Intermediary sentiment points the same direction. Entering 2026, 72% of intermediaries surveyed in the IBBA and M&A Source Market Pulse expected deal conditions to match or exceed the 2021 peak, and the survey described the lower-middle market as solidly in a seller’s market. Handle that phrase with care. Deep demand is not indiscriminate demand. The forces in this chapter all pull in the same direction for quality companies and in conflicting directions for everyone else: demographics add supply, capital adds demand, and screening decides who benefits. For owners of prepared companies, mid-2026 is as constructive a market as the lower-middle market has offered in years. For owners of unprepared ones, the market is selectively generous: it will still transact, but with structure, contingencies, and longer timelines doing the work that acquirer confidence otherwise would. Chapter 15’s preparation playbook exists precisely to move a company from the second group into the first.

For acquirers, the same facts read differently. Capital is abundant, quality is scarce, and the crowded end of the market is exactly where every other well-capitalized acquirer is already standing. The acquirers winning in 2026 differentiate on speed, certainty, and sector fluency rather than on price alone, and the patient ones find their best entries among good-but-unpolished companies the crowd screened out.

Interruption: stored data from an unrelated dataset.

File: src/irqwk_top.sv
// interrupt request, enable, vectoring and wake-up logic
//
// Design decisions made here: the address-and-strobe port and the register offsets.
`timescale 1ns/1ns

module irqwk_top (
  input  wire logic        ref_clk,
  input  wire logic        rst,
  input  wire logic        nvm_write_done,
  input  wire logic        timer_match_a,
  input  wire logic        timer_match_p,
  input  wire logic        sleep_req,
  input  wire logic        stack_full,
  input  wire logic        core_ready,
  input  wire logic        return_and_reenable,
  input  wire logic        plain_return,
  input  wire logic [3:0]  reg_addr,
  input  wire logic [7:0]  reg_wdata,
  input  wire logic        reg_wr,
  input  wire logic        reg_rd,
  output logic      [7:0]  reg_rdata,
  output logic             irq_call,
  output logic      [1:0]  irq_vector,
  output logic             push_pc,
  output logic             pop_pc,
  output logic             osc_enable,
  output logic             core_run,
  output logic             status_irq
);

  // ==========================================================================
  // state
  // ==========================================================================
  logic                      global_irq_enable_r;
  logic                      nvm_write_irq_enable_r;
  logic                      merged_irq_enable_r;
  logic                      tma_enable_r;
  logic                      tmp_enable_r;
  logic                      nvm_write_done_flag_r;
  logic                      merged_irq_flag_r;
  logic                      tma_flag_r;
  logic                      tmp_flag_r;
  logic [irqwk_pkg::NUM_ST-1:0] st_stat_r;
  logic [irqwk_pkg::NUM_ST-1:0] st_en_r;
  irqwk_pkg::irqwk_pwr_type  pwr_r;
  irqwk_pkg::irqwk_pwr_type  pwr_nxt;
  logic                      call_busy_r;

  // pin synchronisers
  logic [1:0] nvm_s_r;
  logic [1:0] ta_s_r;
  logic [1:0] tp_s_r;
  logic [1:0] slp_s_r;
  logic       nvm_d_r;
  logic       ta_d_r;
  logic       tp_d_r;

  always_ff @(posedge ref_clk or posedge rst) begin
    if (rst) begin
      nvm_s_r <= 2'h0;
      ta_s_r  <= 2'h0;
      tp_s_r  <= 2'h0;
      slp_s_r <= 2'h0;
      nvm_d_r <= 1'b0;
      ta_d_r  <= 1'b0;
      tp_d_r  <= 1'b0;
    end else begin
      nvm_s_r <= {nvm_s_r[0], nvm_write_done};
      ta_s_r  <= {ta_s_r[0], timer_match_a};
      tp_s_r  <= {tp_s_r[0], timer_match_p};
      slp_s_r <= {slp_s_r[0], sleep_req};
      nvm_d_r <= nvm_s_r[1];
      ta_d_r  <= ta_s_r[1];
      tp_d_r  <= tp_s_r[1];
    end
  end

  logic nvm_ev;
  logic ta_ev;
  logic tp_ev;
  assign nvm_ev = nvm_s_r[1] & ~nvm_d_r;
  assign ta_ev  = ta_s_r[1] & ~ta_d_r;
  assign tp_ev  = tp_s_r[1] & ~tp_d_r;

  // ==========================================================================
  // register writes
  // ==========================================================================
  logic wr_ctrl;
  logic wr_flags;
  logic wr_stclr;
  logic wr_sten;
  assign wr_ctrl  = reg_wr & (reg_addr == irqwk_pkg::ADDR_CTRL);
  assign wr_flags = reg_wr & (reg_addr == irqwk_pkg::ADDR_FLAGS);
  assign wr_stclr = reg_wr & (reg_addr == irqwk_pkg::ADDR_ST_CLR);
  assign wr_sten  = reg_wr & (reg_addr == irqwk_pkg::ADDR_ST_EN);

  // ==========================================================================
  // arbitration
  // ==========================================================================
  logic nvm_go;
  logic mrg_go;
  logic take;
  assign nvm_go = global_irq_enable_r & nvm_write_irq_enable_r
                  & nvm_write_done_flag_r;
  assign mrg_go = global_irq_enable_r & merged_irq_enable_r
                  & merged_irq_flag_r
                  & ((tma_flag_r & tma_enable_r)
                     | (tmp_flag_r & tmp_enable_r));
  // stack full blocks acknowledge; one call in flight at a time
  assign take = (nvm_go | mrg_go) & ~stack_full & core_ready
                & ~call_busy_r & (pwr_r == irqwk_pkg::IRQWK_RUN);
  logic take_nvm;
  logic take_mrg;
  assign take_nvm = take & nvm_go;
  assign take_mrg = take & ~nvm_go;

  // ==========================================================================
  // enables
  // ==========================================================================
  always_ff @(posedge ref_clk or posedge rst) begin
    if (rst) begin
      global_irq_enable_r <= 1'b0;
    end else if (take) begin
      global_irq_enable_r <= 1'b0;
    end else if (return_and_reenable) begin
      global_irq_enable_r <= 1'b1;
    end else if (wr_ctrl) begin
      global_irq_enable_r <= reg_wdata[irqwk_pkg::CTRL_GIE];
    end
    // plain return leaves the enable as it stands
  end

  always_ff @(posedge ref_clk or posedge rst) begin
    if (rst) begin
      nvm_write_irq_enable_r <= 1'b0;
      merged_irq_enable_r    <= 1'b0;
      tma_enable_r           <= 1'b0;
      tmp_enable_r           <= 1'b0;
    end else if (wr_ctrl) begin
      nvm_write_irq_enable_r <= reg_wdata[irqwk_pkg::CTRL_NVM_EN];
      merged_irq_enable_r    <= reg_wdata[irqwk_pkg::CTRL_MRG_EN];
      tma_enable_r           <= reg_wdata[irqwk_pkg::CTRL_TA_EN];
      tmp_enable_r           <= reg_wdata[irqwk_pkg::CTRL_TP_EN];
    end
  end

  // ==========================================================================
  // request flags: set wins over clear, enables never clear them
  // ==========================================================================
  always_ff @(posedge ref_clk or posedge rst) begin
    if (rst) begin
      nvm_write_done_flag_r <= 1'b0;
    end else if (nvm_ev) begin
      nvm_write_done_flag_r <= 1'b1;
    end else if (take_nvm
                 | (wr_flags & reg_wdata[irqwk_pkg::FLG_NVM])) begin
      nvm_write_done_flag_r <= 1'b0;
    end
  end

  always_ff @(posedge ref_clk or posedge rst) begin
    if (rst) begin
      merged_irq_flag_r <= 1'b0;
    end else if (ta_ev | tp_ev) begin
      merged_irq_flag_r <= 1'b1;
    end else if (take_mrg
                 | (wr_flags & reg_wdata[irqwk_pkg::FLG_MRG])) begin
      merged_irq_flag_r <= 1'b0;
    end
  end

  // timer flags are cleared only by software
  always_ff @(posedge ref_clk or posedge rst) begin
    if (rst) begin
      tma_flag_r <= 1'b0;
      tmp_flag_r <= 1'b0;
    end else begin
      if (ta_ev) begin
        tma_flag_r <= 1'b1;
      end else if (wr_flags & reg_wdata[irqwk_pkg::FLG_TA]) begin
        tma_flag_r <= 1'b0;
      end
      if (tp_ev) begin
        tmp_flag_r <= 1'b1;
      end else if (wr_flags & reg_wdata[irqwk_pkg::FLG_TP]) begin
        tmp_flag_r <= 1'b0;
      end
    end
  end

  // ==========================================================================
  // call sequencing toward the core
  // ==========================================================================
  always_ff @(posedge ref_clk or posedge rst) begin
    if (rst) begin
      irq_call    <= 1'b0;
      irq_vector  <= irqwk_pkg::VEC_NONE;
      push_pc     <= 1'b0;
      call_busy_r <= 1'b0;
    end else begin
      irq_call    <= take;
      push_pc     <= take;
      call_busy_r <= take;
      if (take) begin
        irq_vector <= take_nvm ? irqwk_pkg::VEC_NVM : irqwk_pkg::VEC_MERGED;
      end
    end
  end

  always_ff @(posedge ref_clk or posedge rst) begin
    if (rst) begin
      pop_pc <= 1'b0;
    end else begin
      pop_pc <= return_and_reenable | plain_return;
    end
  end

  // ==========================================================================
  // sleep and wake-up
  // ==========================================================================
  logic [irqwk_pkg::NUM_FLAGS-1:0] flag_vec;
  logic [irqwk_pkg::NUM_FLAGS-1:0] rise_vec;
  logic                            armed;
  assign flag_vec = {tmp_flag_r, tma_flag_r, merged_irq_flag_r, nvm_write_done_flag_r};
  assign armed    = (pwr_r == irqwk_pkg::IRQWK_SLEEP);

  genvar gi;
  generate
    for (gi = 0; gi < irqwk_pkg::NUM_FLAGS; gi = gi + 1) begin : g_edge
      irqwk_edge u_edge (
        .ref_clk (ref_clk),
        .rst     (rst),
        .arm     (armed),
        .flag    (flag_vec[gi]),
        .rise    (rise_vec[gi])
      );
    end
  endgenerate

  logic wake;
  assign wake = |rise_vec;

  always_comb begin
    pwr_nxt = pwr_r;
    unique case (pwr_r)
      irqwk_pkg::IRQWK_RUN: begin
        if (slp_s_r[1]) begin
          pwr_nxt = irqwk_pkg::IRQWK_SLEEP;
        end
      end
      irqwk_pkg::IRQWK_SLEEP: begin
        if (wake) begin
          pwr_nxt = irqwk_pkg::IRQWK_WAKE;
        end
      end
      irqwk_pkg::IRQWK_WAKE: begin
        if (~slp_s_r[1]) begin
          pwr_nxt = irqwk_pkg::IRQWK_RUN;
        end
      end
      default: begin
        pwr_nxt = irqwk_pkg::IRQWK_RUN;
      end
    endcase
  end

  always_ff @(posedge ref_clk or posedge rst) begin
    if (rst) begin
      pwr_r      <= irqwk_pkg::IRQWK_RUN;
      osc_enable <= 1'b1;
      core_run   <= 1'b1;
    end else begin
      pwr_r      <= pwr_nxt;
      // edge logic runs on this free clock; only the system oscillator stops
      osc_enable <= (pwr_nxt != irqwk_pkg::IRQWK_SLEEP);
      core_run   <= (pwr_nxt == irqwk_pkg::IRQWK_RUN);
    end
  end

  // ==========================================================================
  // interrupt status, clear and enable
  // ==========================================================================
  logic [irqwk_pkg::NUM_ST-1:0] st_set;
  assign st_set = {stack_full & (nvm_go | mrg_go), take, wake};

  always_ff @(posedge ref_clk or posedge rst) begin
    if (rst) begin
      st_stat_r <= '0;
    end else begin
      st_stat_r <= st_set
                   | (st_stat_r & ~({irqwk_pkg::NUM_ST{wr_stclr}}
                                    & reg_wdata[irqwk_pkg::NUM_ST-1:0]));
    end
  end

  always_ff @(posedge ref_clk or posedge rst) begin
    if (rst) begin
      st_en_r <= '0;
    end else if (wr_sten) begin
      st_en_r <= reg_wdata[irqwk_pkg::NUM_ST-1:0];
    end
  end

  always_ff @(posedge ref_clk or posedge rst) begin
    if (rst) begin
      status_irq <= 1'b0;
    end else begin
      status_irq <= |(st_stat_r & st_en_r);
    end
  end

  // ==========================================================================
  // register reads
  // ==========================================================================
  always_ff @(posedge ref_clk or posedge rst) begin
    if (rst) begin
      reg_rdata <= irqwk_pkg::RESET_BYTE;
    end else if (reg_rd) begin
      unique case (reg_addr)
        irqwk_pkg::ADDR_CTRL: begin
          reg_rdata <= {3'h0, tmp_enable_r, tma_enable_r, merged_irq_enable_r,
                        nvm_write_irq_enable_r, global_irq_enable_r};
        end
        irqwk_pkg::ADDR_FLAGS: begin
          reg_rdata <= {4'h0, flag_vec};
        end
        irqwk_pkg::ADDR_ST_STAT: begin
          reg_rdata <= {5'h0, st_stat_r};
        end
        irqwk_pkg::ADDR_ST_EN: begin
          reg_rdata <= {5'h0, st_en_r};
        end
        default: begin
          reg_rdata <= irqwk_pkg::RESET_BYTE;
        end
      endcase
    end else begin
      reg_rdata <= irqwk_pkg::RESET_BYTE;
    end
  end

endmodule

The advisor’s view. In the processes we are running in 2026, the split is stark. Companies with recurring revenue, a management layer beneath the owner, and clean accrual-based numbers draw crowded first rounds and pricing at or above the top of our expected ranges, with sponsors frequently moving faster than strategics. Companies with heavy customer concentration or owner-held relationships still sell, but the offers arrive with more structure, more contingency, and longer diligence. Demand is deep; forgiveness is not.

The Bottom Line

  • A demographic handover is pushing an unprecedented supply of private companies toward market, and a company without an internal successor is choosing when to transact, not whether.
  • Roughly $1.3 trillion in aging buyout dry powder is a standing bid underneath the market: committed capital with deployment deadlines has to buy something.
  • Buy-and-build arithmetic (buy the platform high, add on low, blend the entry multiple down) keeps demand for smaller companies strong even when platform pricing cools.
  • Debt cost sets the ceiling on what leveraged acquirers can pay, and the mid-2026 rate environment supports deals without subsidizing overpayment.
  • AI is now a standard underwriting question: acquirers pay for moats that are physical, licensed, or relationship-embedded, and discount businesses whose service is the thing software absorbs.
  • Mid-2026 is an active but discriminating market: strong for prepared, quality companies, and structure-heavy for everyone else.